When I worked in oil refineries years ago they had a Oxy/acetylene bevelers that worked great but we had grinded a lot of bevels too. Tons of 8" but some smaller some much bigger. The welder would nap while I grinded LOL. Done that for about a year.


----------



## U666A (Dec 11, 2010)

Its been a while... But with a wrap-a-round and a nice sharp soapstone line, by the third cut I made I would be cutting at 37.5° with surgical precision with a plasma, leaving very little work for a grinder other than a landing.

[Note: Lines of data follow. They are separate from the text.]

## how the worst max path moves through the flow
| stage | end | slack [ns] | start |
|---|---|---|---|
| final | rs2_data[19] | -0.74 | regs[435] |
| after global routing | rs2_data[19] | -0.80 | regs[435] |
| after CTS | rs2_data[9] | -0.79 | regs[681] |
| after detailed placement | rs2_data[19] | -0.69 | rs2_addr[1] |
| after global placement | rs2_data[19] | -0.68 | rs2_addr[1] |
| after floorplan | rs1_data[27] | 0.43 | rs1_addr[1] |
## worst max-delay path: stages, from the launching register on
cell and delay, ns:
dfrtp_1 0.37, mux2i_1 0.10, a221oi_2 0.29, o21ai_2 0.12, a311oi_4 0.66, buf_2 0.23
$ cat src/rtl/uart_tx.sv
// uart_tx: UART serialiser; in clk, rest (async low), p_data, data_valid, par_en, par_typ, prescale; out tx_out, busy; UART_TX_TWO_STOP_EN selects two stop bits
module uart_tx #(
  parameter int DATA_WIDTH = uart_pkg::DATA_WIDTH,
  parameter int PRESCALE_W = 5,
  parameter int MIN_PRESCALE = uart_pkg::MIN_PRESCALE
) (
  input  logic                  clk,
  input  logic                  rest,
  input  logic [DATA_WIDTH-1:0] p_data,
  input  logic                  data_valid,
  input  logic                  par_en,
  input  logic                  par_typ,
  input  logic [PRESCALE_W-1:0] prescale,
  output logic                  tx_out,
  output logic                  busy
);
  import uart_pkg::*;
  localparam int BW = $clog2(DATA_WIDTH);
`ifdef UART_TX_TWO_STOP_EN
  localparam int STOP_BITS = 2;
`else
  localparam int STOP_BITS = 1;
`endif
  uart_state_t state, next;
  logic [DATA_WIDTH-1:0] shadow;
  logic [PRESCALE_W-1:0] p_lat, tick_cnt;
  logic [BW-1:0] bit_cnt;
  logic s_par_en, s_par_typ, par_bit, accept, tick_end, last;
  uart_tx_parity_calc #(.W(DATA_WIDTH)) u_par (.data(shadow), .par_typ(s_par_typ), .par_bit(par_bit));
  assign accept = state == IDLE && data_valid;
  assign tick_end = tick_cnt == p_lat - 1'b1;
  assign last = bit_cnt == (state == STOP ? BW'(STOP_BITS - 1) : BW'(DATA_WIDTH - 1));
  always_comb begin
    next = state;
    if (accept) next = START;
    else if (tick_end && state != IDLE)
      next = state == START ? DATA :
             state == DATA ? (last ? (s_par_en ? PARITY : STOP) : DATA) :
             state == PARITY ? STOP :
             last ? IDLE : STOP;
  end
  always_ff @(posedge clk or negedge rest) begin
    if (!rest) state <= IDLE;
    else state <= next;
  end
  always_ff @(posedge clk or negedge rest) begin
    if (!rest) begin
      tick_cnt <= '0;
      bit_cnt <= '0;
      shadow <= '0;
      s_par_en <= 1'b0;
      s_par_typ <= 1'b0;
      p_lat <= '0;
      tx_out <= 1'b1;
      busy <= 1'b0;
    end else begin
      tick_cnt <= state == IDLE || tick_end ? '0 : tick_cnt + 1'b1;
      bit_cnt <= next != state ? '0 : tick_end ? bit_cnt + 1'b1 : bit_cnt;
      if (accept) begin
        shadow <= p_data;
        s_par_en <= par_en;
        s_par_typ <= par_typ;
        p_lat <= prescale < PRESCALE_W'(MIN_PRESCALE) ? PRESCALE_W'(MIN_PRESCALE) : prescale;
      end
      tx_out <= state == START ? 1'b0 : state == DATA ? shadow[bit_cnt] : state == PARITY ? par_bit : 1'b1;
      busy <= state != IDLE;
    end
  end
endmodule
$ cat src/rtl/fifo_ctrl_pkg.sv
// Shared definitions for the FIFO write-side controllers: FSM state encoding and
// a width helper.
package fifo_ctrl_pkg;

  typedef enum logic [1:0] {
    ST_RUN   = 2'd0,
    ST_FLUSH = 2'd1,
    ST_DONE  = 2'd2
  } fifo_ctrl_state_t;

  // Returns the number of bits needed to index n items. The result is at least 1.
  function automatic int clog2(input int n);
    int r;
    r = 0;
    while ((1 << r) < n) r++;
    return (r < 1) ? 1 : r;
  endfunction

endpackage

$ cat src/rtl/fifo_wr_arbiter_rr_pick.sv
// Rotating priority encoder. It returns the first set request at or after ptr,
// wrapping at NREQ.
module rr_pick
  import fifo_ctrl_pkg::*;
#(
  parameter int NREQ  = 4,
  parameter int IDX_W = clog2(NREQ)
) (
  input  logic [NREQ-1:0]  req,
  input  logic [IDX_W-1:0] ptr,
  output logic             found,
  output logic [IDX_W-1:0] idx
);

  logic [IDX_W:0]   sum;
  logic [IDX_W-1:0] cand;

  always_comb begin
    found = 1'b0;
    idx   = '0;
    sum   = '0;
    cand  = '0;
    for (int k = 0; k < NREQ; k++) begin
      // ptr is always below NREQ, so a single subtraction wraps the sum back into range.
      sum = {1'b0, ptr} + (IDX_W+1)'(k);
      if (sum >= (IDX_W+1)'(NREQ)) sum = sum - (IDX_W+1)'(NREQ);
      cand = sum[IDX_W-1:0];
      if (!found && req[cand]) begin
        found = 1'b1;
        idx   = cand;
      end
    end
  end

endmodule

$ cat src/rtl/fifo_wr_arbiter.sv
// Round-robin arbiter for the FIFO1 write port, with a flush sequencer that drives the FIFO clear.
//  state    | meaning
//  ST_RUN   | arbitrate producers onto ENQ, accept flush requests
//  ST_FLUSH | hold fifo_clr for FLUSH_CYCLES cycles, block writes
//  ST_DONE  | one-cycle completion pulse, rotation pointer restarts at 0
module fifo_wr_arbiter
  import fifo_ctrl_pkg::*;
#(
  parameter int NREQ         = 4,
  parameter int WIDTH        = 8,
  parameter int FLUSH_CYCLES = 2,
  parameter int CNT_W        = 16
) (
  input  logic                     clk,
  input  logic                     rst,
  input  logic [NREQ-1:0]          req_valid,
  input  logic [NREQ*WIDTH-1:0]    req_data,
  output logic [NREQ-1:0]          req_ready,
  input  logic                     flush_req,
  output logic                     flush_done,
  input  logic                     fifo_full,
  output logic [WIDTH-1:0]         fifo_d_in,
  output logic                     fifo_enq,
  output logic                     fifo_clr,
  output logic [clog2(NREQ)-1:0]   grant_id,
  output logic                     busy,
  output logic [CNT_W-1:0]         enq_count
);

  localparam int IDX_W = clog2(NREQ);
  localparam int FC_W  = clog2(FLUSH_CYCLES + 1);

  fifo_ctrl_state_t state_q, state_d;
  logic [FC_W-1:0]  flush_cnt_q, flush_cnt_d;
  logic [IDX_W-1:0] rr_ptr_q, rr_ptr_d;
  logic [CNT_W-1:0] enq_count_q;

  logic             pick_found;
  logic [IDX_W-1:0] pick_idx;

  rr_pick #(
    .NREQ  (NREQ),
    .IDX_W (IDX_W)
  ) u_rr_pick (
    .req   (req_valid),
    .ptr   (rr_ptr_q),
    .found (pick_found),
    .idx   (pick_idx)
  );

  always_ff @(posedge clk) begin
    if (rst) begin
      state_q     <= ST_RUN;
      flush_cnt_q <= '0;
      rr_ptr_q    <= '0;
      enq_count_q <= '0;
    end else begin
      state_q     <= state_d;
      flush_cnt_q <= flush_cnt_d;
      rr_ptr_q    <= rr_ptr_d;
      if (fifo_enq) enq_count_q <= enq_count_q + CNT_W'(1);
    end
  end

  always_comb begin
    state_d     = state_q;
    flush_cnt_d = flush_cnt_q;
    rr_ptr_d    = rr_ptr_q;
    fifo_enq    = 1'b0;
    fifo_clr    = 1'b0;
    flush_done  = 1'b0;
    busy        = 1'b0;
    unique case (state_q)
      ST_RUN: begin
        // A flush request takes priority over a grant that is ready in the same cycle.
        fifo_enq = pick_found && !fifo_full && !flush_req;
        if (flush_req) begin
          state_d     = ST_FLUSH;
          flush_cnt_d = FC_W'(FLUSH_CYCLES - 1);
        end else if (fifo_enq) begin
          rr_ptr_d = (pick_idx == IDX_W'(NREQ - 1)) ? '0 : pick_idx + IDX_W'(1);
        end
      end
      ST_FLUSH: begin
        fifo_clr = 1'b1;
        busy     = 1'b1;
        if (flush_cnt_q == '0) state_d = ST_DONE;
        else                   flush_cnt_d = flush_cnt_q - FC_W'(1);
      end
      ST_DONE: begin
        flush_done = 1'b1;
        busy       = 1'b1;
        rr_ptr_d   = '0;
        state_d    = ST_RUN;
      end
      default: state_d = ST_RUN;
    endcase
  end

  // The data mux returns zero when no write happens, so the FIFO input never sees X.
  always_comb begin
    req_ready = '0;
    fifo_d_in = '0;
    grant_id  = '0;
    if (fifo_enq) grant_id = pick_idx;
    for (int i = 0; i < NREQ; i++) begin
      if (fifo_enq && pick_idx == IDX_W'(i)) begin
        req_ready[i] = 1'b1;
        fifo_d_in    = req_data[i*WIDTH +: WIDTH];
      end
    end
  end

  assign enq_count = enq_count_q;

endmodule

$ cat config.mk
export PLATFORM = sky130hd
export DESIGN_NAME = fifo_wr_arbiter
export DESIGN_NICKNAME = d
export VERILOG_FILES = /design/src/rtl/fifo_ctrl_pkg.sv /design/src/rtl/fifo_wr_arbiter_rr_pick.sv /design/src/rtl/fifo_wr_arbiter.sv
export SDC_FILE = /design/constraint.sdc
export NUM_CORES = 1
export LEC_CHECK = 0
export BUFFER_PORTS_ARGS = -buffer_cell sky130_fd_sc_hd__buf_2
export CAP_MARGIN = 20
export CORE_MARGIN = 5
export CORE_UTILIZATION = 42
export DETAILED_ROUTE_END_ITERATION = 8
export GPL_TIMING_DRIVEN = 0
export PLACE_DENSITY_LB_ADDON = 0.3
export RECOVER_POWER = 100
export SYNTH_ARGS = -nofsm -noshare
export SYNTH_HDL_FRONTEND = slang
export SYNTH_SLANG_ARGS = --single-unit
$ cat constraint.sdc
create_clock -name clk -period 2.7 [get_ports clk]
set_input_delay 0.54 -clock clk [delete_from_list [all_inputs] [get_ports clk]]
set_output_delay 0.54 -clock clk [all_outputs]
set_load 0.01 [all_outputs]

What's the weld procedure? Did we already discuss this? 6010 open route, 7018 out?


----------



## Protech (Sep 22, 2008)

I was thinking rollers with a slip on jig for the plasma cutter. I'll get some video tomorrow for ya


----------



## U666A (Dec 11, 2010)

Protech said:


> I was thinking rollers with a slip on jig for the plasma cutter. I'll get some video tomorrow for ya


The beetle I posted a picture of travels around the pipe... But I see where you're going... A boom of sorts to hold the plasma head stationary and rotate the pipe on roller stands.

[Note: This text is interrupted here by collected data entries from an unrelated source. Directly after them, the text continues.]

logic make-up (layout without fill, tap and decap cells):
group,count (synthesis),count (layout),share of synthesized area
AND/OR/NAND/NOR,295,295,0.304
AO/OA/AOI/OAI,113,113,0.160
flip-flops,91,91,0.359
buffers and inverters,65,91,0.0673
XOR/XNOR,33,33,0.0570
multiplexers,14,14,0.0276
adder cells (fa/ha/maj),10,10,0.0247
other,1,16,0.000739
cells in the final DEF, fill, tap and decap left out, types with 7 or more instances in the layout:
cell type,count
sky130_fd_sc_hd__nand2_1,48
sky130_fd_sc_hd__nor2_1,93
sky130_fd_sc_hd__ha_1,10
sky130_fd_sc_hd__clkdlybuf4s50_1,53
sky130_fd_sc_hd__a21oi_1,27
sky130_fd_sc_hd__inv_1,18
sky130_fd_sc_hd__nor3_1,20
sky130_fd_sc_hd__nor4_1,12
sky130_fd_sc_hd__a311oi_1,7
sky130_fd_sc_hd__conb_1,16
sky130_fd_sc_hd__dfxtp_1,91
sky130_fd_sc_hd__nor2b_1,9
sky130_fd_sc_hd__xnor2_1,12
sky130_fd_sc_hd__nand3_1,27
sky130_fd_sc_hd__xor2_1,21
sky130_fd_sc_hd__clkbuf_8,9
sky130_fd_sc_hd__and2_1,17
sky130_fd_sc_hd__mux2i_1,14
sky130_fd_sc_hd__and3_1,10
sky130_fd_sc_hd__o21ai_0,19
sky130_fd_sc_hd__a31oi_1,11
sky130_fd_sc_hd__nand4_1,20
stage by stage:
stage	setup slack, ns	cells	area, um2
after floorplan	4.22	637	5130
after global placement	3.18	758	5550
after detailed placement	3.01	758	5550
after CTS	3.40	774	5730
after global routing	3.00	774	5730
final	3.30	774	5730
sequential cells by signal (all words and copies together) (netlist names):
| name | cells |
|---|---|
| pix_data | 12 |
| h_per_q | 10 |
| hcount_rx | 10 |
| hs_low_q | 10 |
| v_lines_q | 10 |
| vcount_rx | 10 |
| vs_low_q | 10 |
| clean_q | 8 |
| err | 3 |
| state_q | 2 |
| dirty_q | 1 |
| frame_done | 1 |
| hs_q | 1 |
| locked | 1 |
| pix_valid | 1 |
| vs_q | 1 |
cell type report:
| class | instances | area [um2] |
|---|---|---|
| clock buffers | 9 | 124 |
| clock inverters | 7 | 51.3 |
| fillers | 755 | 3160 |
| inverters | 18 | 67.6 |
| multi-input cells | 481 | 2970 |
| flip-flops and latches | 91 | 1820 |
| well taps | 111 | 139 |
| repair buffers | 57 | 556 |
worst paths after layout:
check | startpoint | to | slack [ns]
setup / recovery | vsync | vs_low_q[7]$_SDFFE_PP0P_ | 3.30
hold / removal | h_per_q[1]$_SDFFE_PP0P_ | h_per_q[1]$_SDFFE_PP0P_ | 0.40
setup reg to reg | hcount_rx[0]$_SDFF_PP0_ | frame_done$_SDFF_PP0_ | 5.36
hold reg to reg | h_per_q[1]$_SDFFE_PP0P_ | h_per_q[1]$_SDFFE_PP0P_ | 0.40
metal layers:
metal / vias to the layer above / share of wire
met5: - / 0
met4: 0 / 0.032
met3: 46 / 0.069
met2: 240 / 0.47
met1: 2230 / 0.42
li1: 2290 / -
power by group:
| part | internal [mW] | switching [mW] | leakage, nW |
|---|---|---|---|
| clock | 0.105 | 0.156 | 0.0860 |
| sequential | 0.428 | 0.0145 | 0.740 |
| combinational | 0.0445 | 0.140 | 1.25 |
==> src/rtl/ppu_timing_pkg.sv <==
// ppu_timing_pkg: shared timing constants and types for the PPU H/V counter.
//   CNT_W / cnt_t : width and type of the horizontal and vertical counts.
//   NTSC_* / PAL_*: dots per line, lines per frame, vertical-blank first/last line.
//   in_range      : inclusive range test on a count value.
package ppu_timing_pkg;

  localparam int unsigned CNT_W = 9;
  typedef logic [CNT_W-1:0] cnt_t;

  localparam int unsigned NTSC_H_TOTAL  = 341;
  localparam int unsigned NTSC_V_TOTAL  = 262;
  localparam int unsigned NTSC_VB_START = 241;
  localparam int unsigned NTSC_VB_END   = 260;

  localparam int unsigned PAL_H_TOTAL   = 341;
  localparam int unsigned PAL_V_TOTAL   = 312;
  localparam int unsigned PAL_VB_START  = 241;
  localparam int unsigned PAL_VB_END    = 310;

  function automatic logic in_range(cnt_t val, cnt_t lo, cnt_t hi);
    return (val >= lo) && (val <= hi);
  endfunction

endpackage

Curious to see how it works out. How much fabricating/field fitting experience do you have? I betcha it wouldn't take me 15 mins to Mark, cut and bevel a stick of 3" xh.


----------



## plbgbiz (Aug 27, 2010)

That beetle is AWESOME, I want one!


----------



## user4 (Jun 12, 2008)

A 3" Perfecto joint runner set back a little from the edge would give you a uniform raised surface that you could use to guide the torch as opposed to doing it freehand, with just a few cuts you could probably figure out exactly how far back from the end it would take to provide a consistent outcome.


----------



## U666A (Dec 11, 2010)

Killertoiletspider said:


> A 3" Perfecto joint runner set back a little from the edge would give you a uniform raised surface that you could use to guide the torch as opposed to doing it freehand, with just a few cuts you could probably figure out exactly how far back from the end it would take to provide a consistent outcome.

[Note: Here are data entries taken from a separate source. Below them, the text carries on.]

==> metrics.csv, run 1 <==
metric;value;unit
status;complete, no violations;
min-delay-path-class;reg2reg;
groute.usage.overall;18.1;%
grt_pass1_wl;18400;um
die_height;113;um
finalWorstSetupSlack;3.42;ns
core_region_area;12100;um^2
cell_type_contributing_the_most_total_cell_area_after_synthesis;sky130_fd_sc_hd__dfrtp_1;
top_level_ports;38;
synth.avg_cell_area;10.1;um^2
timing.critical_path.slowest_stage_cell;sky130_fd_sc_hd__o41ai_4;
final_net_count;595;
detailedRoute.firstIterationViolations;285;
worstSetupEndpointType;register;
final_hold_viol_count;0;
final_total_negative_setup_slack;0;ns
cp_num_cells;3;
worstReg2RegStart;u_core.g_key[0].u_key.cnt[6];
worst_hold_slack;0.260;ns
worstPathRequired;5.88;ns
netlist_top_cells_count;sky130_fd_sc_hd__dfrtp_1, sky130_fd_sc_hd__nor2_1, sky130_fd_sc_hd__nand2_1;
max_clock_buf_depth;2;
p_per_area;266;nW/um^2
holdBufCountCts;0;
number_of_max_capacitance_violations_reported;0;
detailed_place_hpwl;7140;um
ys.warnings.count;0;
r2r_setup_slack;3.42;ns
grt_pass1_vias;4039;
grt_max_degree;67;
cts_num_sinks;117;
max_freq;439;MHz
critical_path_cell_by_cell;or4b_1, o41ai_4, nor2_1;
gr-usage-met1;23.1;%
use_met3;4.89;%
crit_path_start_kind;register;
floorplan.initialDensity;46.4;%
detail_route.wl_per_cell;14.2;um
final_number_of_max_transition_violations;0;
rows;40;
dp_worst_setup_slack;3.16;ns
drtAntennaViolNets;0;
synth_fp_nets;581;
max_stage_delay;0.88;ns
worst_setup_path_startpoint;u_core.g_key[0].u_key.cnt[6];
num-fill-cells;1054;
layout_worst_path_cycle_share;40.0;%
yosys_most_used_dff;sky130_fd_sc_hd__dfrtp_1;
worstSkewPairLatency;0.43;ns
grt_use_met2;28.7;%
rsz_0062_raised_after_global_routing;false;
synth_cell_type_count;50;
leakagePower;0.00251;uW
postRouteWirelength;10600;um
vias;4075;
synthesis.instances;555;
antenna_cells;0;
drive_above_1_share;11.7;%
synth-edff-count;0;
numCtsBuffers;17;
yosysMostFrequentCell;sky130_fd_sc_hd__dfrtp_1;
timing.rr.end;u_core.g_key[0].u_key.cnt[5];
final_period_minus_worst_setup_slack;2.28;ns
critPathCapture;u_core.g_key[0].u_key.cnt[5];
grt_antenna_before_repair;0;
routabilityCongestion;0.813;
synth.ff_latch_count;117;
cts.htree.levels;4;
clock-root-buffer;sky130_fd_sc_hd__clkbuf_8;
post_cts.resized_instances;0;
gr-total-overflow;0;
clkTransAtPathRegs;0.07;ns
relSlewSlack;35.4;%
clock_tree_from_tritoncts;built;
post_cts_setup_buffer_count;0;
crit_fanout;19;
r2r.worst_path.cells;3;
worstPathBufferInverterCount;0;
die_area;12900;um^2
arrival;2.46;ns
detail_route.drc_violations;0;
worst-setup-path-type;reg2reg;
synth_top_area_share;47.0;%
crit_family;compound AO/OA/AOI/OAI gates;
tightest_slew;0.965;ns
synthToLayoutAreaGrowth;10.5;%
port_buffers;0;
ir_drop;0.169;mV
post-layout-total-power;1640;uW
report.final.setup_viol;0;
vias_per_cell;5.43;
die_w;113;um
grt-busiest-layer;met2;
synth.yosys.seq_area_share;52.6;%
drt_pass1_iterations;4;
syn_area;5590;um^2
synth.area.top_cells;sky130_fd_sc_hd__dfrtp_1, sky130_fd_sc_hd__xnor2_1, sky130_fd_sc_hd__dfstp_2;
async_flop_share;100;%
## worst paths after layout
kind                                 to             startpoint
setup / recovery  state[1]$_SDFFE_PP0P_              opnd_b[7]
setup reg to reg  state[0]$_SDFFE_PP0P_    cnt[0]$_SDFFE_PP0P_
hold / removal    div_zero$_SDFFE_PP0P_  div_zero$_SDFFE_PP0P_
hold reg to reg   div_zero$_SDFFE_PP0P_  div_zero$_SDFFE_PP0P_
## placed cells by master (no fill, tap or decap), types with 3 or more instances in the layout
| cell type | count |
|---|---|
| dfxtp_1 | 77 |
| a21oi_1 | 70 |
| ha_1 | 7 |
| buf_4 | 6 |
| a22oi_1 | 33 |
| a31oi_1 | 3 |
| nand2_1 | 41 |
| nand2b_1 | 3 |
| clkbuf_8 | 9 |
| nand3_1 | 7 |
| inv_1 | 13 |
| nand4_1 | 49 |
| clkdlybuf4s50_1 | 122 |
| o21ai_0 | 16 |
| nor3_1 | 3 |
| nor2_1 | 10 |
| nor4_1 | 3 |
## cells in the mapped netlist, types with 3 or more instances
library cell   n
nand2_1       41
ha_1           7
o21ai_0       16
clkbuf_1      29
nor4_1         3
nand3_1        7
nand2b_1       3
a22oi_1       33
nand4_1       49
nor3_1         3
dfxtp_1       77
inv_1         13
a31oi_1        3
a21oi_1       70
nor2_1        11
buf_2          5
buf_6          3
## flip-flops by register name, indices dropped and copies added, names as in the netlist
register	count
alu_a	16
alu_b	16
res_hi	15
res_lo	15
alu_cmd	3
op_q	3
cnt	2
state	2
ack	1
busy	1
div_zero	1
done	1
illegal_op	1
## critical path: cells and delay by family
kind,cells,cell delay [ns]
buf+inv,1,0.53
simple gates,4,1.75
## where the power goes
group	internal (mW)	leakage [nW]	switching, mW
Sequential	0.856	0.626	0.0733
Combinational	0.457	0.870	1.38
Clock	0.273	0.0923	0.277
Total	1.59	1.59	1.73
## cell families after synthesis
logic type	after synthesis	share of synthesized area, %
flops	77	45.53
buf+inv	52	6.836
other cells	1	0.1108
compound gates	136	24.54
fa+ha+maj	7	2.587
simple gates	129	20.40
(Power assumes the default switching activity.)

Could you elaborate KTS? I'M not sure I know what you're referring to. I've used a piece of angle stock tacked to plate to guide the torch to cut on a 45 and with a little grinder finesse, Airgap will eventually shut up and weld it... :laughing: 

But for pipe its always been a beetle or freehand.

John, have you ever been into a upper tier fabrication facility? Fox has cnc orbital welders that will weld inside and out. Sh8t we have had to roll sheets of plate and weld longitudinally to make our own oddball size pipe for a coldbox we built for a client in Warsaw.


----------



## ironandfire (Oct 9, 2008)

In your case, I'd say wrap around, band saw and a grinder.


----------



## Airgap (Dec 18, 2008)

Protech said:


> Oxy/acetylene?
> 
> Plasma cutter?
> 
> ...


Personally, I would bevel as I make the cut(ox/acet). Some welders can do this decently, some can't.

Depending on U666A's mood, I would let him touch it up with the grinder, or go get me a biscuit...:laughing:

I would ask your guys which method they prefer. I don't mind any you listed, except the gas cutoff.


----------



## U666A (Dec 11, 2010)

Would that be an Arrowroot biscuit for my weepy welder? :laughing:


----------



## Kleinfelterj (Jan 23, 2012)

I think rigid makes some type of saw that you run with the 700 hand machine and it cuts and bevels the pipe


----------



## Kleinfelterj (Jan 23, 2012)

I was wrong it doesn't bevel the pipe automatically.


----------



## U666A (Dec 11, 2010)

Kleinfelterj said:


> I was wrong it doesn't bevel the pipe automatically.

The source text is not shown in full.